Massachusetts officials have announced Watershed Permitting regulations to address elevated nitrogen levels in Cape Cod from through septic system or wastewater system solutions.
The discharge of excessive nutrients, especially nitrogen, primarily from septic systems has been an ongoing problem on the Cape. Elevated levels of nitrogen in waterbodies causes accelerated growth of nuisance plants, weeds, and algae that use up much of the oxygen in the water and force out indigenous fish and plant species. Waterbodies often also experience a displeasing cloudy green coloring and unpleasant smell.
“Nitrogen pollution is one of the most pressing environmental and economic problems facing Cape Cod,” said Governor Maura Healey. “I'm grateful for our administration’s partnership with Cape communities to develop an innovative path forward to restore and protect some of Massachusetts’ most precious water resources. Looking ahead, we’ll continue to build on our collaboration with Cape officials and the Legislature to ensure there is financial support as the new regulations are implemented.”

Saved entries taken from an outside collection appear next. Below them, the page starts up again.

$ cat config.mk
export PLATFORM = sky130hd
export DESIGN_NAME = sfe_flash_dev_flat
export DESIGN_NICKNAME = d
export VERILOG_FILES = /design/src/logic/sfe_pkg.sv /design/src/logic/sfe_spi_if.sv /design/src/logic/sfe_flash_dev.sv /design/src/flat_wrapper.sv
export SDC_FILE = /design/constraint.sdc
export NUM_CORES = 2
export LEC_CHECK = 0
export BUFFER_PORTS_ARGS = -buffer_cell sky130_fd_sc_hd__buf_2
export CORE_ASPECT_RATIO = 1.25
export CORE_MARGIN = 2
export CORE_UTILIZATION = 63
export DETAILED_ROUTE_END_ITERATION = 6
export PLACE_DENSITY_LB_ADDON = 0.3
export REMOVE_ABC_BUFFERS = 1
export SLEW_MARGIN = 5
export SYNTH_ARGS = -nofsm -noshare
export SYNTH_HDL_FRONTEND = slang
export SYNTH_SLANG_ARGS = --single-unit
$ cat constraint.sdc
create_clock -name ref_clk_in -period 3.6 [get_ports ref_clk_in]
set_clock_uncertainty 0.05 [all_clocks]
set_input_delay 0 -clock ref_clk_in [delete_from_list [all_inputs] [get_ports ref_clk_in]]
set_output_delay 0 -clock ref_clk_in [all_outputs]
set_load 0.1 [all_outputs]
$ cat src/logic/sfe_pkg.sv
// Purpose: Shared constants for the serial flash erase and power-down link.
// Assumes: Both ends run from the same 40 MHz reference clock rate.
// Notes: Erase and power-down times are plain defaults and are shortened in simulation.
package sfe_pkg;
   localparam int          CLK_PERIOD_NS   = 25;
   localparam int          ADDR_W          = 24;
   localparam int          OP_BITS         = 8;
   localparam int          ADDR_CMD_BITS   = 32;
   localparam int          RDSR_CMD_BITS   = 16;
   localparam int          BLK32_LSB       = 15;
   localparam int          BLK64_LSB       = 16;
   localparam int          NUM_BLK32       = 512;
   localparam int          STS_WIP         = 0;
   localparam int          STS_WEL         = 1;
   localparam logic [7:0]  OP_WRITE_ENABLE = 8'h06;
   localparam logic [7:0]  OP_READ_STATUS  = 8'h05;
   localparam logic [7:0]  OP_ERASE_32K    = 8'h52;
   localparam logic [7:0]  OP_ERASE_64K    = 8'hD8;
   localparam logic [7:0]  OP_CHIP_ERASE_A = 8'h60;
   localparam logic [7:0]  OP_CHIP_ERASE_B = 8'hC7;
   localparam logic [7:0]  OP_POWER_DOWN   = 8'hB9;
   localparam logic [7:0]  OP_RELEASE_PD   = 8'hAB;
   localparam logic [2:0]  BP_NONE         = 3'h0;
   localparam logic [2:0]  BP_ALL          = 3'h7;
   localparam logic [8:0]  BLK64_COUNT     = 9'h100;
   localparam int          T_BE32_NS       = 200000;
   localparam int          T_BE64_NS       = 300000;
   localparam int          T_CE_NS         = 1000000;
   localparam int          T_DP_NS         = 3000;
   localparam int          T_RES_NS        = 3000;
   localparam int          SCK_HALF_CYC    = 4;
   localparam int          GAP_CYC         = 4;

   // Least times round up to whole clock cycles.
   function automatic int ns_to_cyc(input int ns);
      return (ns + CLK_PERIOD_NS - 1) / CLK_PERIOD_NS;
   endfunction : ns_to_cyc

   localparam int BE32_CYC = ns_to_cyc(T_BE32_NS);
   localparam int BE64_CYC = ns_to_cyc(T_BE64_NS);
   localparam int CE_CYC   = ns_to_cyc(T_CE_NS);
   localparam int DP_CYC   = ns_to_cyc(T_DP_NS);
   localparam int RES_CYC  = ns_to_cyc(T_RES_NS);

   function automatic logic is_block_erase(input logic [7:0] op);
      return (op == OP_ERASE_32K) || (op == OP_ERASE_64K);
   endfunction : is_block_erase

   function automatic logic is_chip_erase(input logic [7:0] op);
      return (op == OP_CHIP_ERASE_A) || (op == OP_CHIP_ERASE_B);
   endfunction : is_chip_erase

   // Low protect bits give no 64KB blocks (code 0) or a power-of-two count of them, top or bottom; the complement inverts it.
   function automatic logic blk_protected(input logic [7:0] blk, input logic [4:0] bp, input logic cmp);
      logic [8:0] n;
      logic       hit;
      n   = (bp[2:0] == BP_ALL) ? BLK64_COUNT : 9'((9'h001 << bp[2:0]) >> 1);
      hit = bp[3] ? ({1'b0, blk} < n) : ({1'b0, blk} >= 9'(BLK64_COUNT - n));
      return hit ^ cmp;
   endfunction : blk_protected
endpackage : sfe_pkg

$ cat src/logic/sfe_spi_if.sv
// Purpose: Serial link between the flash controller and the flash device.
// Assumes: The data-out line is pulled high when the device does not drive it.
// Notes: The controller makes chip select, serial clock and serial input.
`timescale 1ns/1ps
interface sfe_spi_if;
   logic cs_n;
   logic sclk;
   logic mosi;
   logic miso_drv;
   logic miso_oe;
   logic miso;

   assign miso = miso_oe ? miso_drv : 1'b1;

   modport dev  (input cs_n, input sclk, input mosi, output miso_drv, output miso_oe);
   modport host (output cs_n, output sclk, output mosi, input miso);
endinterface : sfe_spi_if

$ cat src/logic/sfe_flash_dev.sv
// Purpose: Erase and deep power-down command handling inside the serial flash.
// Assumes: Link pins are asynchronous to ref_clk_in and are oversampled.
// Notes:
`timescale 1ns/1ps
module sfe_flash_dev #(
   parameter int BE32_CYC = sfe_pkg::BE32_CYC,
   parameter int BE64_CYC = sfe_pkg::BE64_CYC,
   parameter int CE_CYC   = sfe_pkg::CE_CYC,
   parameter int DP_CYC   = sfe_pkg::DP_CYC,
   parameter int RES_CYC  = sfe_pkg::RES_CYC
) (
   input  wire logic                       ref_clk_in,
   input  wire logic                       rst_in,
   sfe_spi_if.dev                          spi,
   input  wire logic [4:0]                 protect_bits_in,
   input  wire logic                       protect_complement_in,
   input  wire logic [sfe_pkg::ADDR_W-1:0] query_addr_in,
   output logic                            query_erased_out,
   output logic                            write_in_progress_out,
   output logic                            write_enable_latch_out,
   output logic                            deep_power_down_out
);
   import sfe_pkg::*;

   typedef enum logic [2:0] {
      ST_STANDBY,
      ST_ERASING,
      ST_DP_ENTRY,
      ST_DEEP_PD,
      ST_RELEASING
   } sfe_dev_state_e;

   logic [2:0]           s1_ff;
   logic [2:0]           s2_ff;
   logic [2:0]           pv_ff;
   logic                 sel;
   logic                 cs_rise;
   logic                 sck_rise;
   logic                 sck_fall;
   logic [5:0]           cnt_ff;
   logic [31:0]          shift_ff;
   logic [7:0]           op_ff;
   logic [2:0]           rbit_ff;
   logic                 miso_ff;
   logic                 moe_ff;
   sfe_dev_state_e       st_ff;
   sfe_dev_state_e       nxt_st;
   logic [31:0]          tmr_ff;
   logic                 tmr_zero;
   logic                 wel_ff;
   logic                 blk64_ff;
   logic                 chip_ff;
   logic [8:0]           blk_ff;
   logic [NUM_BLK32-1:0] map_ff;
   logic                 idle;
   logic                 at_op;
   logic                 at_addr;
   logic                 chip_ok;
   logic                 go_write_enable_cmd;
   logic                 go_blk;
   logic                 go_chip;
   logic                 go_dp;
   logic                 go_rel;
   logic                 erase_end;
   logic [7:0]           sts;

   assign spi.miso_drv = miso_ff;
   assign spi.miso_oe  = moe_ff;

   // Pin order in the sampler is {serial input, serial clock, chip select}.
   always_ff @(posedge ref_clk_in) begin
      if (rst_in) begin
         s1_ff <= 3'h7;
         s2_ff <= 3'h7;
         pv_ff <= 3'h7;
      end else begin
         s1_ff <= {spi.mosi, spi.sclk, spi.cs_n};
         s2_ff <= s1_ff;
         pv_ff <= s2_ff;
      end
   end

   always_comb begin
      sel       = ~s2_ff[0];
      cs_rise   = s2_ff[0] & ~pv_ff[0];
      sck_rise  = sel & s2_ff[1] & ~pv_ff[1];
      sck_fall  = sel & ~s2_ff[1] & pv_ff[1];
      idle      = (st_ff == ST_STANDBY);
      at_op     = (cnt_ff == 6'(OP_BITS));
      at_addr   = (cnt_ff == 6'(ADDR_CMD_BITS));
      tmr_zero  = (tmr_ff == 32'h0);
      erase_end = (st_ff == ST_ERASING) & tmr_zero;
      chip_ok   = ({protect_bits_in[2:0], protect_complement_in} == 4'h0)
                | ({protect_bits_in[2:0], protect_complement_in} == 4'hF);
      sts          = 8'h00;
      sts[STS_WIP] = (st_ff == ST_ERASING);
      sts[STS_WEL] = wel_ff;
   end

   // Every decision waits for the select rise, so a frame cut short at any other bit does nothing.
   always_comb begin
      go_write_enable_cmd = cs_rise & idle & at_op & (op_ff == OP_WRITE_ENABLE);
      go_blk  = cs_rise & idle & wel_ff & at_addr & is_block_erase(op_ff)
              & ~blk_protected(shift_ff[ADDR_W-1:BLK64_LSB], protect_bits_in, protect_complement_in);
      go_chip = cs_rise & idle & wel_ff & at_op & is_chip_erase(op_ff) & chip_ok;
      go_dp   = cs_rise & idle & at_op & (op_ff == OP_POWER_DOWN);
      go_rel  = cs_rise & (st_ff == ST_DEEP_PD) & (cnt_ff >= 6'(OP_BITS))
              & (op_ff == OP_RELEASE_PD);
   end

   always_ff @(posedge ref_clk_in) begin
      if (rst_in | s2_ff[0]) begin
         cnt_ff <= 6'h00;
      end else if (sck_rise && cnt_ff != 6'h3F) begin
         cnt_ff <= cnt_ff + 6'h01;
      end
   end

   always_ff @(posedge ref_clk_in) begin
      if (rst_in) begin
         shift_ff <= 32'h0;
         op_ff    <= 8'h00;
      end else if (sck_rise) begin
         shift_ff <= {shift_ff[30:0], s2_ff[2]};
         if (cnt_ff == 6'(OP_BITS - 1)) begin
            op_ff <= {shift_ff[6:0], s2_ff[2]};
         end
      end
   end

   // Status stays readable while erasing; it is refused in every power-down state.
   always_ff @(posedge ref_clk_in) begin
      if (rst_in | s2_ff[0]) begin
         rbit_ff <= 3'h0;
         moe_ff  <= 1'b0;
         miso_ff <= 1'b0;
      end else if (sck_fall && op_ff == OP_READ_STATUS && cnt_ff >= 6'(OP_BITS)
                   && (idle || st_ff == ST_ERASING)) begin
         miso_ff <= sts[3'h7 - rbit_ff];
         moe_ff  <= 1'b1;
         rbit_ff <= rbit_ff + 3'h1;
      end
   end

   always_comb begin
      nxt_st = st_ff;
      case (st_ff)
         ST_STANDBY: begin
            if (go_blk || go_chip) begin
               nxt_st = ST_ERASING;
            end else if (go_dp) begin
               nxt_st = ST_DP_ENTRY;
            end
         end
         ST_ERASING: begin
            if (tmr_zero) begin
               nxt_st = ST_STANDBY;
            end
         end
         ST_DP_ENTRY: begin
            if (tmr_zero) begin
               nxt_st = ST_DEEP_PD;
            end
         end
         ST_DEEP_PD: begin
            if (go_rel) begin
               nxt_st = ST_RELEASING;
            end
         end
         ST_RELEASING: begin
            if (tmr_zero) begin
               nxt_st = ST_STANDBY;
            end
         end
         default: begin
            nxt_st = ST_STANDBY;
         end
      endcase
   end

   always_ff @(posedge ref_clk_in) begin
      if (rst_in) begin
         st_ff <= ST_STANDBY;
      end else begin
         st_ff <= nxt_st;
      end
   end

   always_ff @(posedge ref_clk_in) begin
      if (rst_in) begin
         tmr_ff <= 32'h0;
      end else if (go_blk) begin
         tmr_ff <= (op_ff == OP_ERASE_32K) ? 32'(BE32_CYC - 1) : 32'(BE64_CYC - 1);
      end else if (go_chip) begin
         tmr_ff <= 32'(CE_CYC - 1);
      end else if (go_dp) begin
         tmr_ff <= 32'(DP_CYC - 1);
      end else if (go_rel) begin
         tmr_ff <= 32'(RES_CYC - 1);
      end else if (!tmr_zero) begin
         tmr_ff <= tmr_ff - 32'h1;
      end
   end

   // The latch is dropped in the first cycle of the erase, well before it ends.
   always_ff @(posedge ref_clk_in) begin
      if (rst_in) begin
         wel_ff <= 1'b0;
      end else if (go_write_enable_cmd) begin
         wel_ff <= 1'b1;
      end else if (st_ff == ST_ERASING) begin
         wel_ff <= 1'b0;
      end
   end

   always_ff @(posedge ref_clk_in) begin
      if (rst_in) begin
         blk64_ff <= 1'b0;
         chip_ff  <= 1'b0;
         blk_ff   <= 9'h000;
      end else if (go_blk || go_chip) begin
         blk64_ff <= (op_ff == OP_ERASE_64K);
         chip_ff  <= go_chip;
         blk_ff   <= shift_ff[ADDR_W-1:BLK32_LSB];
      end
   end

   // Contents before any erase are unknown, so a block counts as erased only after its cycle ends.
   always_ff @(posedge ref_clk_in) begin
      if (rst_in) begin
         map_ff <= '0;
      end else if (erase_end) begin
         for (int i = 0; i < NUM_BLK32; i++) begin
            if (chip_ff || (9'(i) == blk_ff) || (blk64_ff && (9'(i) >> 1) == (blk_ff >> 1))) begin
               map_ff[i] <= 1'b1;
            end
         end
      end
   end

   always_ff @(posedge ref_clk_in) begin
      if (rst_in) begin
         query_erased_out       <= 1'b0;
         write_in_progress_out  <= 1'b0;
         write_enable_latch_out <= 1'b0;
         deep_power_down_out    <= 1'b0;
      end else begin
         query_erased_out       <= map_ff[query_addr_in[ADDR_W-1:BLK32_LSB]];
         write_in_progress_out  <= (nxt_st == ST_ERASING);
         write_enable_latch_out <= wel_ff;
         deep_power_down_out    <= (nxt_st == ST_DEEP_PD);
      end
   end
endmodule : sfe_flash_dev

Watershed Permitting regulations are a new approach to address these challenges. The Watershed Permit is a 20-year permit that enables communities to design and implement wastewater solutions tailored to the specific watersheds and communities’ needs. Watershed Permits will enable communities to implement a range of strategies to reduce nitrogen pollution, including centralized wastewater treatment and alternative approaches, such as aquaculture, innovative and alternative septic systems, permeable reactive barrier walls, and fertilizer reduction.
Communities across the Cape have already been working on Comprehensive Wastewater Management Plans that feature a variety of nitrogen-reducing strategies.
Cape Cod communities will have two years to opt into a watershed permitting process. Under new requirements issued by the Massachusetts Department of Environmental Protection (MassDEP) on-site septic system regulations (Title 5), if communities choose not to obtain a watershed permit for a nitrogen sensitive watershed within two years, new septic systems in the watershed will be required to include enhanced nitrogen reducing treatment technology and existing systems will need to upgrade septic systems within five years.
Since MassDEP issued the draft regulations last October, the Department held five public hearings, four information sessions, held “office hours” for state and local officials and community leaders and has received more than 1,000 public comments. In response to that feedback, MassDEP made several adjustments to the draft regulations, notably:
The final regulations are focused only on Cape Cod watersheds that have been demonstrated to be impaired due to excessive nitrogen pollution, or “Natural Resource Area Nitrogen Sensitive Areas.”
The Department intends to facilitate more nutrient wastewater planning for communities off Cape Cod, enabling them to be better prepared in the near future to address nitrogen pollution to embayments and estuaries.
The final regulations provide additional time for upgrading existing septic systems.
The final regulations included provisions to provide flexibility in the Watershed Permitting process to address comments expressed by communities, including changes to streamline the transition of existing municipal wastewater plans, such as Comprehensive Wastewater Management Plans and Targeted Wastewater Management Plans, to new watershed permits.